In June 2018, Cranor made a purchase at a store called 5 Star, and while there, he gave 5 Star his mobile number.  As a reward for his patronage, 5 Star sent Cranor a series of unsolicited advertising texts, about both a rewards program and a can’t miss sale.  Annoyed to his core, Cranor replied: STOP.

This exchange led to legal threats, which ultimately resolved with a pre-suit settlement of $1,000.  But of course, the story did not end there.

Months later, 5 Star went back to the well and sent Cranor another unsolicited text promoting a sale.  Cranor again responded “STOP,” and this time 5 Star listened.  Nevertheless, Cranor went to court, suing 5 Star and alleging that its one post-settlement text message to him violated the TCPA.  According to Cranor, the text at issue caused him “the very harm that Congress sought to prevent [in enacting the TCPA]—namely, a nuisance and invasion of privacy.”

What Did the District Court Do?

The district court dismissed Cranor’s case for lack of standing.  It concluded that 5 Star’s one text message to Cranor did “not constitute [an] injury in fact,” because a “single unwelcome text message will not always involve an intrusion into the privacy of the home in the same way that a voice call to a residential line necessarily does.”  

Cranor appealed.  

How Did the 5th Circuit Rule? 

In short, the 5th Circuit found that Cranor has standing to sue over a single text message because he alleged a cognizable injury in fact: “nuisance arising out of an unsolicited text advertisement.”  In so ruling, the 5th Circuit looked at Congress’s judgment in passing the TCPA and then considered the history of analogous common law actions.

Congress’s Judgment

The 5th Circuit stated that Congress’s intent could not have been clearer.  In enacting the TCPA, Congress found that “unrestricted telemarketing can be an intrusive invasion of privacy” and a “nuisance.”  Accordingly, “Cranor’s asserted injury is thus exactly the one Congress sought to remediate in enacting the [TCPA].”  And the Court was not convinced—as 5 Star contended—that the TCPA was solely aimed at unsolicited marketing that affects the home.  Rather, the court noted how the TCPA expressly covers cell phones and text messages and, in many other contexts, addresses invasions of privacy outside the home (e.g., paging services, emergency lines, and hospitals).  

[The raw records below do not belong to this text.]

This design comes from an exercise in tuning for a short achievable clock period and few clock cycles on the open sky130 flow, not from production work. Function was checked by simulation only, so behaviour that the tests miss may differ from the original. No activity file was given, so power comes from the tool's default toggle rates.

## flow/config.mk

```make
export PLATFORM = sky130hd
export DESIGN_NAME = pipeline
export DESIGN_NICKNAME = pipeline
export VERILOG_FILES = /design/flow/design.v
export SDC_FILE = /design/flow/constraint.sdc
export NUM_CORES = 4
export LEC_CHECK = 0
export CAP_MARGIN = 20
export CORE_MARGIN = 2
export CORE_UTILIZATION = 40
export MIN_ROUTING_LAYER = met2
export PLACE_DENSITY = 0.5
export SETUP_SLACK_MARGIN = 4.8
export SLEW_MARGIN = 20
export TNS_END_PERCENT = 100
```

## flow/constraint.sdc

```tcl
create_clock -name core_clock -period 9.0 [get_ports {clk}]
set_input_delay 1.8000 -clock core_clock [delete_from_list [all_inputs] [get_ports {clk}]]
set_output_delay 1.8000 -clock core_clock [all_outputs]
set_load 0.01 [all_outputs]
```
Background: an optimization exercise with open tools, aiming at small area. Do not read the settings as production practice.
At most, simulation tests tie the RTL to the original design; equivalence was not proved.
The clock port is modelled as an ideal driver; clocking choices that lean on that would not hold on a real chip.

Setup of run 1:
==> flow/design.v <==
`timescale 1ns/1ps
`default_nettype none
module uart_fifo_tx
  #(
    parameter FIFO_DEPTH=16,
    parameter UART_CDIV=434
    )
   (
    input wire 	     clk,
    input wire 	     n_rst,
    input wire [7:0] data,
    input wire 	     n_wr,
    output wire      n_full,
    output wire      uart_tx
    );
   localparam N = FIFO_DEPTH;
   reg [8*N-1:0]     s;         
   reg [N-1:0] 	     v;         
   reg [7:0] 	     h;         
   reg 		     hv;        
   reg 		     held;      
   reg 		     sending;
   reg 		     tx_out;
   reg [8:0] 	     cnt;
   reg [3:0] 	     idx;
   wire 	     transit = held & ~hv;
   assign n_full = ~(&v) | transit;
   assign uart_tx = tx_out;
   wire 	     wr = ~n_wr & n_full;
   wire 	     take = ~held & (|v);
   wire [N:0] 	     rdy;
   assign rdy[N] = ~hv;
   genvar 	     i;
   generate
      for (i = 0; i < N; i = i + 1) begin : g_rdy
	 assign rdy[i] = ~v[i] | rdy[i+1];
      end
   endgenerate
   wire [8*N-1:0]    s_in = {s[8*N-9:0], data};
   wire [N-1:0]      v_in = {v[N-2:0], wr};
   integer 	     k;
   always @(posedge clk) begin
      for (k = 0; k < N; k = k + 1)
	if (rdy[k]) s[8*k +: 8] <= s_in[8*k +: 8];
      if (rdy[N]) h <= s[8*N-8 +: 8];
   end
   localparam [8:0] CNT_LAST = 9'd182;
   wire 	     bit_end = (cnt == CNT_LAST);
   wire 	     release_h = sending & bit_end & (idx == 4'd7);
   always @(posedge clk, negedge n_rst) begin
      if (~n_rst) begin
	 v <= 0;
	 hv <= 1'b0;
	 held <= 1'b0;
	 sending <= 1'b0;
	 tx_out <= 1'b1;
      end
      else begin
	 for (k = 0; k < N; k = k + 1)
	   if (rdy[k]) v[k] <= v_in[k];
	 if (~hv) hv <= v[N-1];
	 else if (release_h) hv <= 1'b0;
	 if (take) held <= 1'b1;
	 else if (release_h) held <= 1'b0;
	 if (~sending) begin
	    if (take) begin
	       sending <= 1'b1;
	       tx_out <= 1'b0;
	    end
	 end
	 else if (bit_end) begin
	    case (idx)
	      4'd8: tx_out <= 1'b1;
	      4'd9: begin
		 if (held | take) tx_out <= 1'b0;
		 else sending <= 1'b0;
	      end
	      default: tx_out <= h[idx[2:0]];
	    endcase
	 end
      end
   end
   always @(posedge clk) begin
      if (~sending | bit_end) cnt <= 0;
      else cnt <= {cnt[7:0], ~(cnt[8] ^ cnt[4])};
      if (~sending | (bit_end & (idx == 4'd9))) idx <= 0;
      else if (bit_end) idx <= idx + 1'b1;
   end
endmodule
`default_nettype wire
Settings: LEC_CHECK=0, CAP_MARGIN=20, CORE_MARGIN=2, CORE_UTILIZATION=40, CTS_BUF_LIST=sky130_fd_sc_hd__clkbuf_8, SLEW_MARGIN=20; clock period 10.0 ns.
standard.sh (not shown) runs the stock make flow with config.mk's settings and CLKGATE_MAP_FILE= SYNTH_SCRIPT=/design/flow/synth_recipe.tcl, a recipe that flattens the netlist after the stock synthesis.
==> flow/flow/run.sh <==
#!/bin/bash
# The standard layout (standard.sh) with these changes:
# - clock tree synthesis without dummy load cells, with clkbuf_4 leaf buffers
#   under a clkbuf_16 root; leaf buffers with a large fanout become clkbuf_8
#   (flow/post_cts.tcl);
# - port buffers of the smallest buffer cell.
set -euo pipefail
here=$(pwd)
export CTS_ARGS="-sink_clustering_enable -repair_clock_nets -dont_use_dummy_load -root_buf sky130_fd_sc_hd__clkbuf_16 -buf_list sky130_fd_sc_hd__clkbuf_4"
export POST_CTS_TCL="$here/flow/post_cts.tcl"
export CLK_UPSIZE_FANOUT=13
export BUFFER_PORTS_ARGS="-buffer_cell sky130_fd_sc_hd__buf_1"
bash standard.sh finish > standard.log 2>&1
==> flow/flow/post_cts.tcl <==
# After clock tree synthesis: a clkbuf_4 that drives many clock pins becomes a
# clkbuf_8, so every flip-flop clock pin keeps a fast edge.
set n_up 0
foreach inst [[ord::get_db_block] getInsts] {
  if { [[$inst getMaster] getName] ne "sky130_fd_sc_hd__clkbuf_4" } { continue }
  set net [[$inst findITerm X] getNet]
  if { $net eq "NULL" } { continue }
  set fanout [expr { [llength [$net getITerms]] - 1 }]
  if { $fanout >= $::env(CLK_UPSIZE_FANOUT) } {
    replace_cell [$inst getName] sky130_fd_sc_hd__clkbuf_8
    incr n_up
  }
}
puts "post_cts: upsized $n_up clock buffers"
if { $n_up > 0 } {
  detailed_placement
  check_placement -verbose
}
Relative to run 1, the following input files were edited for run 2:
==> flow/design.v, changed modules only <==
module uart_fifo_tx
  #(
    parameter FIFO_DEPTH=16,
    parameter UART_CDIV=434
    )
   (
    input wire 	     clk,
    input wire 	     n_rst,
    input wire [7:0] data,
    input wire 	     n_wr,
    output wire      n_full,
    output wire      uart_tx
    );
   localparam N = FIFO_DEPTH;
   reg [8*N-1:0]     s;         
   reg [N-1:0] 	     v;         
   reg [7:0] 	     h;         
   reg 		     hv;        
   reg 		     held;      
   reg 		     sending;
   reg 		     tx_out;
   reg [8:0] 	     cnt;
   reg [3:0] 	     idx;
   wire 	     transit = held & ~hv;
   assign n_full = ~(&v) | transit;
   assign uart_tx = tx_out;
   wire 	     wr = ~n_wr & n_full;
   wire 	     take = ~held & (|v);
   wire [N:0] 	     rdy;
   assign rdy[N] = ~hv;
   genvar 	     i;
   generate
      for (i = 0; i < N; i = i + 1) begin : g_rdy
	 assign rdy[i] = ~v[i] | rdy[i+1];
      end
   endgenerate
   wire [8*N-1:0]    s_in = {s[8*N-9:0], data};
   wire [N-1:0]      v_in = {v[N-2:0], wr};
   integer 	     k;
   always @(posedge clk) begin
      for (k = 0; k < N; k = k + 1)
	if (rdy[k]) s[8*k +: 8] <= s_in[8*k +: 8];
      if (rdy[N]) h <= s[8*N-8 +: 8];
   end
   localparam [8:0] CNT_LAST = 9'd182;
   wire 	     bit_end = sending & (cnt == CNT_LAST);
   wire 	     release_h = bit_end & (idx == 4'd7);
   always @(posedge clk, negedge n_rst) begin
      if (~n_rst) begin
	 v <= 0;
	 hv <= 1'b0;
	 held <= 1'b0;
	 sending <= 1'b0;
	 tx_out <= 1'b1;
	 idx <= 0;
      end
      else begin
	 for (k = 0; k < N; k = k + 1)
	   if (rdy[k]) v[k] <= v_in[k];
	 if (bit_end) idx <= (idx == 4'd9) ? 4'd0 : idx + 1'b1;
	 if (~hv) hv <= v[N-1];
	 else if (release_h) hv <= 1'b0;
	 if (take) held <= 1'b1;
	 else if (release_h) held <= 1'b0;
	 if (~sending) begin
	    if (take) begin
	       sending <= 1'b1;
	       tx_out <= 1'b0;
	    end
	 end
	 else if (bit_end) begin
	    case (idx)
	      4'd8: tx_out <= 1'b1;
	      4'd9: begin
		 if (held | take) tx_out <= 1'b0;
		 else sending <= 1'b0;
	      end
	      default: tx_out <= h[idx[2:0]];
	    endcase
	 end
      end
   end
   always @(posedge clk) begin
      if (~sending | bit_end) cnt <= 0;
      else cnt <= {cnt[7:0], ~(cnt[8] ^ cnt[4])};
   end
endmodule
### Flow results
The synthesized cell count in run 2 is 0.948 times that in run 1. Run 2 vs. run 1: final design instance area without fill closely matched the old numbers, final cell count fell by 13, minimum period implied by the final worst setup slack now sits higher, share of cell area taken by multi-input logic gates lower. Run 1 → run 2: maximum frequency went down, total wire length went down by 6.0%.
Function not checked in run 1: the RTL went through the layout flow alone.

==> re-timing with driven ports <==
The flow's constraints put no driver on any port. The routed layouts listed below were extracted and timed again, unchanged, in two steps. Step 1 (the two cells are an assumption about what drives the block):
set clk [get_ports {clk}]
set_driving_cell -lib_cell sky130_fd_sc_hd__clkbuf_16 $clk
set_driving_cell -lib_cell sky130_fd_sc_hd__buf_2 [delete_from_list [all_inputs] $clk]
Step 2 moves the port delays by t, midway between the first and last clock arrival at a register: inputs arrive t later, outputs are due t later. That takes back most of the time a late clock gives input paths. Slacks: ideal / step 1 / step 2; pairs: ideal / step 1.
run | t, ns | setup slack, ns | hold WS [ns] | worst data-port slew with drivers (ns)
run 1 | 0.391 | 6.416 / 6.378 / 6.769 | 0.403 / 0.403 / 0.403 | 0.03
run 2 | 0.376 | 6.325 / 6.288 / 6.664 | 0.401 / 0.401 / 0.401 | 0.03
After both steps every run listed still meets setup and hold.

History of Analogous Common Law Actions

Funny enough, the court next took up whether the harm from an unwanted text message “has a close relationship to a harm “that has traditionally been regarded as providing a basis for lawsuit in English or American courts.”  At first glance, it is hard to see anything traditional about the harm from a modern day annoying text message.  But that did not dissuade the court.  To the contrary, the 5th Circuit found that such a harm was very much akin to a harm actionable at common law: public nuisance.

While traditionally “the sovereign would address a public nuisance,” a private citizen could, however, also do so, but only if he “could show that he had suffered damage particular to him and not shared in common by the rest of the public.”  The court then used some creative analogy work to explain its reasoning.

  • Cranor “wants to use our Nation’s telecommunications infrastructure without harassment.”  Thus, he is “similar to someone who wants to use another piece of infrastructure, like a road or bridge, without confronting a malarial pond, obnoxious noises, or disgusting odors.” 
  • 5 Star is “similar to someone who illegally emits pollution or disease that damages members of the public.”  

And Cranor succeeded in alleging a “special harm not suffered by the public at large,” specifically, the receipt of one of 5 Star’s texts, which caused:

  • Cranor to read the message;
  • Cranor to respond to the message;
  • a depletion of Cranor’s phone’s battery; and
  • a depletion of minutes allocated to Cranor by his cell phone provider.

Thus, the court found such harm more than sufficient to establish a “close relationship” between his injury and an actionable public nuisance at common law.

***

For companies thinking about marketing through text messages, be forewarned: just one wayward text can confer standing on the recipient to sue you under the TCPA.  And once those floodgates open, look out, as the TCPA’s statutory damages range from $500 to $1,500 per violation.